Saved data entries

--------------------------------

This is an optimization exercise on Yosys and OpenROAD, whose aim is small area and few clock cycles, not a production implementation.
Function was checked by simulation only, so behaviour that the tests miss may differ from the original.
Power figures rest on the tool's default switching activity, not on a simulated workload.

v47:
==> flow/design.v (excerpt) <==
module html_markup_text_extractor (
	input  logic        clk,
	input  logic        arst_n,
	input  logic        in_valid,
	output logic        in_ready,
	input  logic [7:0]  in_byte,
	input  logic        doc_last,
	output logic        out_valid,
	input  logic        out_ready,
	output logic [7:0]  out_char,
	output logic [19:0] src_offset,
	output logic        run_last,
	output logic        nest_overflow
);
Size: roughly 79 flip-flops, about 5300 um^2 of cells after synthesis.
clock: 7.0 ns
lec_check: 0
abc_area: 1
cap_margin: 20
core_margin: 2
core_utilization: 60
slew_margin: 20
standard.sh (not shown) runs the stock make flow with config.mk's settings and CLKGATE_MAP_FILE= SYNTH_SCRIPT=/design/flow/synth_recipe.tcl, a recipe that flattens the netlist after the stock synthesis.
==> flow/flow/run.sh <==
#!/bin/bash
# The standard layout (standard.sh), with two changes:
#  - synthesis maps the logic with flow/abc_area.script, an area-oriented ABC script, in
#    place of ORFS's; everything else in the synthesis is the standard one (synth_recipe.tcl
#    and ORFS's synth.tcl, with only the ABC script swapped), so the registers are the same
#  - the port buffers are the smallest buffer cell
#  - clock tree synthesis adds no dummy loads
# every tool's output goes to the ORFS logs under orfs/logs, and make's to layout.log
set -euo pipefail
W=$PWD
# ORFS's synth.tcl with the ABC script swapped, right after the preamble sets it
sed '/source $::env(SCRIPTS_DIR)\/synth_preamble.tcl/a set abc_args [lreplace $abc_args 1 1 '"$W"'/flow/abc_area.script]' \
	"$FLOW_HOME/scripts/synth.tcl" > "$W/own_synth.tcl"
grep -q "abc_area.script\]" "$W/own_synth.tcl"
# The standard flow's synthesis script, sourcing that copy
sed 's#source $::env(SCRIPTS_DIR)/synth.tcl#source '"$W"'/own_synth.tcl#' "$W/synth_recipe.tcl" > "$W/own_synth_recipe.tcl"
grep -q own_synth.tcl "$W/own_synth_recipe.tcl"
# standard.sh, with that synthesis script
sed 's#SYNTH_SCRIPT=[^ ]*#SYNTH_SCRIPT='"$W"'/own_synth_recipe.tcl#' "$W/standard.sh" > "$W/own_standard.sh"
grep -q own_synth_recipe.tcl "$W/own_standard.sh"
export BUFFER_PORTS_ARGS="-buffer_cell sky130_fd_sc_hd__buf_1"
export CTS_ARGS="-sink_clustering_enable -repair_clock_nets -dont_use_dummy_load"
bash "$W/own_standard.sh" > "$W/layout.log" 2>&1
==> flow/flow/abc_area.script <==
strash
&get -n
&fraig -x
&put
scorr
dc2
strash
&get -n
&dch -f
&nf -R 1000 -p
&put
mfs2
strash
&get -n
&dch -f
&nf -R 1000 -p
&put
mfs2
strash
&get -n
&dch -f
&nf -R 1000 -p
&put
mfs2
strash
&get -n
&dch -f
&nf -R 1000 -p
&put
mfs2
strash
&get -n
&dch -f
&nf -R 1000 -p
&put
mfs2
strash
&get -n
&dch -f
&nf -R 1000 -p
&put
mfs2
strash
&get -n
&dch -f
&nf -R 1000 -p
&put
mfs2
strash
&get -n
&dch -f
&nf -R 1000 -p
&put
mfs2
strash
&get -n
&dch -f
&nf -R 1000 -p
&put
mfs2
strash
&get -n
&dch -f
&nf -R 1000 -p
&put
mfs2
strash
&get -n
&dch -f
&nf -R 1000 -p
&put
mfs2
strash
&get -n
&dch -f
&nf -R 1000 -p
&put
mfs2
strash
&get -n
&dch -f
&nf -R 1000 -p
&put
mfs2
strash
&get -n
&dch -f
&nf -R 1000 -p
&put
mfs2
strash
&get -n
&dch -f
&nf -R 1000 -p
&put
mfs2
strash
&get -n
&dch -f
&nf -R 1000 -p
&put
mfs2
strash
&get -n
&dch -f
&nf -R 1000 -p
&put
mfs2
strash
&get -n
&dch -f
&nf -R 1000 -p
&put
mfs2
strash
&get -n
&dch -f
&nf -R 1000 -p
&put
mfs2
strash
&get -n
&dch -f
&nf -R 1000 -p
&put
mfs2
strash
&get -n
&dch -f
&nf -R 1000 -p
&put
Testbench counts of v47, summed over its fixed seeds: cycles 25,771.
What v13 does differently from v47 at the input level:
- CORE_UTILIZATION changed from 60 to 80
--- a/flow/flow/abc_area.script
+++ b/flow/flow/abc_area.script
@@ -13,0 +14 @@
+dc2
@@ -19,0 +21 @@
+dc2
@@ -25,0 +28 @@
+dc2
@@ -31,0 +35 @@
+dc2
@@ -37,0 +42 @@
+dc2
@@ -43,0 +49 @@
+dc2
@@ -49,0 +56 @@
+dc2
@@ -55,0 +63 @@
+dc2
@@ -61,0 +70 @@
+dc2
@@ -67,0 +77 @@
+dc2
@@ -73,0 +84 @@
+dc2
@@ -79,0 +91 @@
+dc2
@@ -85,0 +98 @@
+dc2
@@ -91,0 +105 @@
+dc2
@@ -97,0 +112 @@
+dc2
@@ -103,0 +119 @@
+dc2
@@ -109,0 +126 @@
+dc2
@@ -115,0 +133 @@
+dc2
@@ -121,0 +140 @@
+dc2
@@ -127,0 +147 @@
+dc2
==> comparison <==
Delta(synthesized cell count, v13 - v47) < 0. In the metrics for v13 and v47, the one carrying the higher global-route usage is v13. Multi-input logic cell count (lower): v13. Run comparison: v47 start point of the critical path in_byte[1]; v13 start point of the critical path in_byte[4]. Delta (v13 minus v47): wire length reported by the detailed router rose about 2%; slew at the pin with the worst max-slew slack saw an increase. Taking v47 as the reference point, the maximum achievable frequency of v13 falls by about 6%. From v47 to v13 the numbers moved as follows: power density normalized to cell area grew by 1.4 nW/um^2; utilization grew by 22 points; cell count of the worst hold path held steady.
### v13 -> v32
- a change of CORE_UTILIZATION from 80 to 60
--- a/flow/flow/run.sh
+++ b/flow/flow/run.sh
@@ -7 +6,0 @@
-#  - clock tree synthesis adds no dummy loads
@@ -22 +20,0 @@
-export CTS_ARGS="-sink_clustering_enable -repair_clock_nets -dont_use_dummy_load"
==> flow/flow/abc_area.script <==
strash
&get -n
&fraig -x
&put
scorr
dc2
strash
&get -n
&dch -f
&nf -R 1000 -p
&put
mfs2
strash
&get -n
&dch -f
&nf -R 1000 -p
&put
Notes after the runs:
- Per the comparison of v32 with v13, synthesized-area fraction occupied by ao, oa, aoi and oai cells lower; layout clock buffer count higher; fmax higher; stage delay of the slowest cell on the critical path lower.
- Side by side, sequential cell area share turned out lower in v32 than in v13.
- Vias: v32 more than v13
- On reg2reg setup slack, v13 loses to v32.
- Compared v32 vs v13, and worst-case vdd ir drop is down in v32.
- Reported for v13 and v32, hold buffer count at cts turned out identical to the last digit.
- Re part of the power in registers: v13 and v32 aren't equal, and the lower value belongs to v32.
Inputs modified between v32 and v56:
- an added CTS_CLUSTER_DIAMETER of 100
- a change of CORE_UTILIZATION from 60 to 75
- an added CTS_CLUSTER_SIZE of 40
Number of non-filler instances in the completed layout was lower in v56 than in v32. Comparing clock network latency to the later pin of the worst-skew pair for v32 and v56, the smaller number came from v32. Looking at fmax, v56 sits 5.5% lower than v32 does. Between v32 and v56, the shortest clock period the worst path allows after layout is higher for v56. Die area (v56 vs. v32) decreases by more than 10%. Re number of design-rule violations left by the first detailed-router iteration: v56 is 628 up on v32. The global-route usage of v56 exceeds that of v32 by 8.5 points. v32 → v56: number of cells in the design after placement saw a decrease; routed wire length went down.

## afterwards: timing with drivers on the ports
The flow's constraints put no driver on any port. The routed layouts listed below were extracted and timed again, unchanged, in two steps.
Step 1 sets driving cells, clkbuf_16 on the clock port and buf_2 on the other inputs (assumed; they add their load-dependent delay and slew).
Step 2 also shifts input and output timing later by t, the mid clock arrival at the registers, as if the neighbouring blocks saw the same clock.
Three values: no drivers, after step 1, after step 2; two values: the first two.
| run | t, ns | slack for setup (ns) | worst setup path after step 2 | latest minus earliest clock arrival (ns) |
|---|---|---|---|---|
| v47 | 0.386 | 2.070 / 2.080 / 1.693 | input to register | 0.045 / 0.045 |
| v13 | 0.386 | 1.743 / 1.751 / 1.366 | input to register | 0.036 / 0.037 |
| v32 | 0.384 | 2.242 / 2.242 / 1.858 | input to register | 0.009 / 0.010 |
| v56 | 0.404 | 1.966 / 1.935 / 1.672 | input to register | 0.027 / 0.027 |
After both steps every run listed still meets setup and hold. For v32, which loses most, drivers alone change the setup slack by 0.000 ns; drivers and shift together by -0.384 ns.
Background: an optimization exercise with open tools, aiming at small area and a short achievable clock period. Do not read the settings as production practice.
At most, simulation tests tie the RTL to the original design; equivalence was not proved.

nickel:
==> flow/design.v <==
package data_mem_pkg;
  localparam int DEF_DATA_W  = 8;
  localparam int DEF_ADDR_W  = 8;
  localparam int DEF_DEPTH   = 256;
  localparam int DEF_LATENCY = 10;
  localparam int LONG_L  = 10;
  localparam int SHORT_L = 8;
  localparam int LONG_R  = 24;
  localparam int SHORT_R = 2;
  localparam int RINGS   = LONG_R + SHORT_R;
endpackage
module data_mem_array #(
  parameter int W  = 9,
  parameter int LL = 10,
  parameter int LR = 24,
  parameter int SL = 8,
  parameter int SR = 2
) (
  input  logic                 clk,
  input  logic                 clr_i,    
  input  logic [LR+SR-1:0]     we_i,     
  input  logic [W-1:0]         wdata_i,
  output logic [(LR+SR)*W-1:0] taps_o    
);
  for (genvar r = 0; r < LR + SR; r++) begin : g_ring
    localparam int L = (r < LR) ? LL : SL;
    logic [L*W-1:0] st_q;
    logic [W-1:0]   ins;
    assign ins = we_i[r] ? wdata_i : (clr_i ? '0 : st_q[L*W-1 -: W]);
    always_ff @(posedge clk) begin
      st_q <= {st_q[(L-1)*W-1:0], ins};
    end
    assign taps_o[r*W +: W] = st_q[L*W-1 -: W];
  end
endmodule
module data_mem_lat
#(
  parameter int DATA_W  = data_mem_pkg::DEF_DATA_W,
  parameter int ADDR_W  = data_mem_pkg::DEF_ADDR_W,
  parameter int DEPTH   = data_mem_pkg::DEF_DEPTH,
  parameter int LATENCY = data_mem_pkg::DEF_LATENCY
) (
  input  logic              clk,
  input  logic              rst,
  input  logic              read,
  input  logic              write,
  input  logic [ADDR_W-1:0] address,
  input  logic [DATA_W-1:0] write_data,
  input  logic              parity_inj,
  output logic [DATA_W-1:0] read_data,
  output logic              busy_wait,
  output logic              err,
  output logic              parity_err
);
  localparam int LL = data_mem_pkg::LONG_L;
  localparam int SL = data_mem_pkg::SHORT_L;
  localparam int LR = data_mem_pkg::LONG_R;
  localparam int SR = data_mem_pkg::SHORT_R;
  localparam int R  = data_mem_pkg::RINGS;
  localparam int W  = DATA_W + 1;
  localparam int CNT_W = $clog2(LATENCY);
  localparam logic [CNT_W-1:0] CNT_LAST = CNT_W'(LATENCY - 1);
  logic             idle_q, busy_q, done_q;
  logic [CNT_W-1:0] cnt_q;
  logic [3:0]       phl_q;      
  logic [2:0]       phs_q;      
  logic             sweep_q;    
  logic             wr_q;
  logic [4:0]       ring_q;     
  logic             short_q;    
  logic [3:0]       tgt_q;      
  logic [DATA_W-1:0] wd_q;      
  logic             inj_q;      
  logic [DATA_W-1:0] rdata_q;
  logic             perr_q;
  logic             err_q;
  logic             hit_q;      
  logic             req_valid, accept, last;
  logic             busy_d;
  logic [3:0]       phl_d;
  logic [2:0]       phs_d;
  logic [4:0]       ring_a;
  logic             short_a;
  logic [3:0]       tgt_a;
  logic             short_d;
  logic [3:0]       tgt_d;
  logic [R-1:0]     rsel, we;
  logic [R*W-1:0]   taps;
  logic [W-1:0]     tap, rword;
  assign req_valid = read ^ write;
  assign accept    = idle_q & req_valid;
  assign busy_wait = busy_q | (idle_q & req_valid & ~rst);
  assign last = busy_q && (cnt_q == CNT_LAST);
  always_ff @(posedge clk or posedge rst) begin
    if (rst) begin
      idle_q <= 1'b1;
      busy_q <= 1'b0;
      done_q <= 1'b0;
      cnt_q  <= '0;
    end else begin
      if (accept) begin
        idle_q <= 1'b0;
        busy_q <= 1'b1;
      end else if (last) begin
        busy_q <= 1'b0;
        done_q <= 1'b1;
      end else if (done_q) begin
        done_q <= 1'b0;
        idle_q <= 1'b1;
      end
      cnt_q <= busy_q ? cnt_q + 1'b1 : '0;
    end
  end
  assign phl_d = (phl_q == 4'(LL - 1)) ? '0 : phl_q + 1'b1;
  assign phs_d = phs_q + 1'b1;
  always_ff @(posedge clk or posedge rst) begin
    if (rst) begin
      phl_q   <= '0;
      phs_q   <= '0;
      sweep_q <= 1'b1;
    end else begin
      phl_q <= phl_d;
      phs_q <= phs_d;
      if (phl_q == 4'(LL - 1)) sweep_q <= 1'b0;
    end
  end
  always_comb begin
    if (address[7:6] != 2'b11) begin
      ring_a  = address[7:3];
      short_a = 1'b0;
      tgt_a   = 4'(LL - 1) - {1'b0, address[2:0]};
    end else if (address[5:4] != 2'b11) begin
      ring_a  = {address[5:3], address[2:1]};
      short_a = 1'b0;
      tgt_a   = address[0] ? 4'd0 : 4'd1;
    end else begin
      ring_a  = 5'(LR) + {4'd0, address[3]};
      short_a = 1'b1;
      tgt_a   = {1'b0, ~address[2:0]};
    end
  end
  assign busy_d  = accept | (busy_q & ~last);
  assign short_d = idle_q ? short_a : short_q;
  assign tgt_d   = idle_q ? tgt_a : tgt_q;
  always_ff @(posedge clk or posedge rst) begin
    if (rst) hit_q <= 1'b0;
    else     hit_q <= busy_d && (short_d ? ({1'b0, phs_d} == tgt_d) : (phl_d == tgt_d));
  end
  always_ff @(posedge clk) begin
    if (idle_q) begin
      wr_q    <= write;
      ring_q  <= ring_a;
      short_q <= short_a;
      tgt_q   <= tgt_a;
      wd_q    <= write_data;
      inj_q   <= parity_inj;
    end else if (hit_q && !wr_q) begin
      {inj_q, wd_q} <= rword;
    end
  end
  always_comb begin
    for (int r = 0; r < R; r++) rsel[r] = (ring_q == 5'(r));
  end
  assign we = rsel & {R{hit_q & wr_q}};
  data_mem_array #(
    .W  (W),
    .LL (LL),
    .LR (LR),
    .SL (SL),
    .SR (SR)
  ) u_array (
    .clk     (clk),
    .clr_i   (sweep_q),
    .we_i    (we),
    .wdata_i ({inj_q, wd_q}),
    .taps_o  (taps)
  );
  always_comb begin
    tap = '0;
    for (int r = 0; r < R; r++) tap |= taps[r*W +: W] & {W{rsel[r]}};
  end
  assign rword = sweep_q ? '0 : tap;
  always_ff @(posedge clk or posedge rst) begin
    if (rst) begin
      rdata_q <= '0;
      perr_q  <= 1'b0;
      err_q   <= 1'b0;
    end else begin
      if (last && !wr_q) rdata_q <= hit_q ? rword[DATA_W-1:0] : wd_q;
      perr_q <= last && !wr_q && (hit_q ? rword[W-1] : inj_q);
      err_q  <= idle_q && read && write;
    end
  end
  assign read_data  = rdata_q;
  assign err        = err_q;
  assign parity_err = perr_q;
endmodule
==> flow/config.mk <==
export PLATFORM = sky130hd
export DESIGN_NAME = data_mem_lat
export DESIGN_NICKNAME = data_mem_lat
export VERILOG_FILES = /design/flow/design.v
export SDC_FILE = /design/flow/constraint.sdc
export NUM_CORES = 4
export LEC_CHECK = 0
export ABC_AREA = 1
export CAP_MARGIN = 20
export CORE_MARGIN = 2
export CORE_UTILIZATION = 65
export CTS_CLUSTER_DIAMETER = 70
export CTS_CLUSTER_SIZE = 32
export SETUP_SLACK_MARGIN = 4.0
export SLEW_MARGIN = 40
==> flow/constraint.sdc <==
create_clock -name core_clock -period 7.5 [get_ports {clk}]
set_input_delay 1.5000 -clock core_clock [delete_from_list [all_inputs] [get_ports {clk}]]
set_output_delay 1.5000 -clock core_clock [all_outputs]
set_load 0.01 [all_outputs]
run.sh (not shown) runs the stock make flow with config.mk's settings and CLKGATE_MAP_FILE= SYNTH_SCRIPT=/design/flow/synth_recipe.tcl, a recipe that flattens the netlist after the stock synthesis.
Input-level comparison between cedar and nickel:
-- flow/design.v --
<<< nickel, line 85
  logic             short_d;
  logic [3:0]       tgt_d;
  logic [R-1:0]     rsel, we;
  logic [R*W-1:0]   taps;
  logic [W-1:0]     tap, rword;
>>> cedar, line 85
  logic             short_d;
  logic [3:0]       tgt_d;
  logic [R-1:0]     we;
  logic [R*W-1:0]   taps;
  logic [W-1:0]     tap, rword;
<<< nickel, line 141
  end
  assign busy_d  = accept | (busy_q & ~last);
  assign short_d = idle_q ? short_a : short_q;
  assign tgt_d   = idle_q ? tgt_a : tgt_q;
  always_ff @(posedge clk or posedge rst) begin
    if (rst) hit_q <= 1'b0;
>>> cedar, line 141
  end
  assign busy_d  = accept | (busy_q & ~last);
  assign short_d = accept ? short_a : short_q;
  assign tgt_d   = accept ? tgt_a : tgt_q;
  always_ff @(posedge clk or posedge rst) begin
    if (rst) hit_q <= 1'b0;
<<< nickel, line 148
  end
  always_ff @(posedge clk) begin
    if (idle_q) begin
      wr_q    <= write;
      ring_q  <= ring_a;
>>> cedar, line 148
  end
  always_ff @(posedge clk) begin
    if (accept) begin
      wr_q    <= write;
      ring_q  <= ring_a;
<<< nickel, line 160
  end
  always_comb begin
    for (int r = 0; r < R; r++) rsel[r] = (ring_q == 5'(r));
  end
  assign we = rsel & {R{hit_q & wr_q}};
  data_mem_array #(
    .W  (W),
>>> cedar, line 160
  end
  always_comb begin
    we = '0;
    we[ring_q] = hit_q & wr_q;
  end
  data_mem_array #(
    .W  (W),
<<< nickel, line 176
    .taps_o  (taps)
  );
  always_comb begin
    tap = '0;
    for (int r = 0; r < R; r++) tap |= taps[r*W +: W] & {W{rsel[r]}};
  end
  assign rword = sweep_q ? '0 : tap;
  always_ff @(posedge clk or posedge rst) begin
>>> cedar, line 176
    .taps_o  (taps)
  );
  assign tap   = taps[ring_q*W +: W];
  assign rword = sweep_q ? '0 : tap;
  always_ff @(posedge clk or posedge rst) begin
Findings:
Compared with nickel, in cedar finished layout cell area increased 2.4%, ratio of cells with drive above 1 in the final layout moved up, portion of the clock cycle consumed by the worst path in the final layout went down by 0.50 points, fmax rose by about 1%, sequential share of layout area lower. Comparing cedar against nickel, there is no change at all in number of levels the H-tree was split into.
Function not checked in cedar: the RTL went through the layout flow alone.

-- separate check: timing with driven ports --
The flow's constraints put no driver on any port. The routed layouts listed below were extracted and timed again, unchanged, in two steps. Step 1: set_driving_cell puts a clkbuf_16 on clk and a buf_2 on each other input, an assumption about the parent block. Step 2 adds t to the input delays and takes it off the output delays; t is the mean of the earliest and latest rising clock arrival at the registers after step 1. Input paths then give back, and output paths get back, about the clock's delay inside the block. Three values: no drivers, after step 1, after step 2; two values: the first two.
run	shift t [ns]	setup WS [ns]	worst setup path after step 2
nickel	0.730	3.953 / 3.918 / 3.918	input to output
cedar	0.726	3.990 / 3.950 / 3.950	input to output
After both steps every run listed still meets setup and hold. The setup slack of cedar, which loses most, moves by -0.040 ns with the drivers and by -0.040 ns with both steps.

--------------------------------

§ **ACTION ITEM**: From the records above, copy only the lines starting with the line that holds "export CORE_UTILIZATION = 65" and going on through the line that holds "create_clock -name core_clock", exactly as written.

§ **RESULT BELOW**:
export CORE_UTILIZATION = 65
export CTS_CLUSTER_DIAMETER = 70
export CTS_CLUSTER_SIZE = 32
export SETUP_SLACK_MARGIN = 4.0
export SLEW_MARGIN = 40
==> flow/constraint.sdc <==
create_clock -name core_clock -period 7.5 [get_ports {clk}]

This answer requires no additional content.